__WHAT YOU ARE ASKED TO DO__
Each of the entries should be retyped precisely as it appears.

__INPUT FOR THIS TASK__
===== src/rtl/fci_pkg.sv =====
package fci_pkg;

  localparam int SymW        = 8;
  localparam int MaxRulesDef = 16;
  localparam int FactSlotsDef = 8;
  localparam int MaxResults  = 8;
  localparam int InDataW     = 48;
  localparam int OutUserW    = 2;

  typedef enum logic [1:0] {
    OpAddRule = 2'd0,
    OpAddFact = 2'd1,
    OpRun     = 2'd2,
    OpClear   = 2'd3
  } op_e;

  typedef struct packed {
    logic [1:0]      premise_count;
    logic [SymW-1:0] premise_c;
    logic [SymW-1:0] premise_b;
    logic [SymW-1:0] premise_a;
    logic [SymW-1:0] conclusion;
  } rule_t;

  localparam int RuleW = $bits(rule_t);

  typedef struct packed {
    logic load_rule;
    logic load_fact;
    logic clear;
    logic run_start;
    logic eval;
    logic rd_next;
    logic restart;
    logic emit_load;
  } cmd_t;

  typedef struct packed {
    logic last_rule;
    logic rule_empty;
    logic pass_added;
    logic emit_done;
    logic out_free;
  } status_t;

endpackage
[src/rtl/fci_pkg.sv]
package fci_pkg;

  localparam int SymW        = 8;
  localparam int MaxRulesDef = 16;
  localparam int FactSlotsDef = 8;
  localparam int MaxResults  = 8;
  localparam int InDataW     = 48;
  localparam int OutUserW    = 2;

  typedef enum logic [1:0] {
    OpAddRule = 2'd0,
    OpAddFact = 2'd1,
    OpRun     = 2'd2,
    OpClear   = 2'd3
  } op_e;

  typedef struct packed {
    logic [1:0]      premise_count;
    logic [SymW-1:0] premise_c;
    logic [SymW-1:0] premise_b;
    logic [SymW-1:0] premise_a;
    logic [SymW-1:0] conclusion;
  } rule_t;

  localparam int RuleW = $bits(rule_t);

  typedef struct packed {
    logic load_rule;
    logic load_fact;
    logic clear;
    logic run_start;
    logic eval;
    logic rd_next;
    logic restart;
    logic emit_load;
  } cmd_t;

  typedef struct packed {
    logic last_rule;
    logic rule_empty;
    logic pass_added;
    logic emit_done;
    logic out_free;
  } status_t;

endpackage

__RESPONSE TO THE TASK__
===== src/rtl/fci_pkg.sv =====
package fci_pkg;

  localparam int SymW        = 8;
  localparam int MaxRulesDef = 16;
  localparam int FactSlotsDef = 8;
  localparam int MaxResults  = 8;
  localparam int InDataW     = 48;
  localparam int OutUserW    = 2;

  typedef enum logic [1:0] {
    OpAddRule = 2'd0,
    OpAddFact = 2'd1,
    OpRun     = 2'd2,
    OpClear   = 2'd3
  } op_e;

  typedef struct packed {
    logic [1:0]      premise_count;
    logic [SymW-1:0] premise_c;
    logic [SymW-1:0] premise_b;
    logic [SymW-1:0] premise_a;
    logic [SymW-1:0] conclusion;
  } rule_t;

  localparam int RuleW = $bits(rule_t);

  typedef struct packed {
    logic load_rule;
    logic load_fact;
    logic clear;
    logic run_start;
    logic eval;
    logic rd_next;
    logic restart;
    logic emit_load;
  } cmd_t;

  typedef struct packed {
    logic last_rule;
    logic rule_empty;
    logic pass_added;
    logic emit_done;
    logic out_free;
  } status_t;

endpackage
[src/rtl/fci_pkg.sv]
package fci_pkg;

  localparam int SymW        = 8;
  localparam int MaxRulesDef = 16;
  localparam int FactSlotsDef = 8;
  localparam int MaxResults  = 8;
  localparam int InDataW     = 48;
  localparam int OutUserW    = 2;

  typedef enum logic [1:0] {
    OpAddRule = 2'd0,
    OpAddFact = 2'd1,
    OpRun     = 2'd2,
    OpClear   = 2'd3
  } op_e;

  typedef struct packed {
    logic [1:0]      premise_count;
    logic [SymW-1:0] premise_c;
    logic [SymW-1:0] premise_b;
    logic [SymW-1:0] premise_a;
    logic [SymW-1:0] conclusion;
  } rule_t;

  localparam int RuleW = $bits(rule_t);

  typedef struct packed {
    logic load_rule;
    logic load_fact;
    logic clear;
    logic run_start;
    logic eval;
    logic rd_next;
    logic restart;
    logic emit_load;
  } cmd_t;

  typedef struct packed {
    logic last_rule;
    logic rule_empty;
    logic pass_added;
    logic emit_done;
    logic out_free;
  } status_t;

endpackage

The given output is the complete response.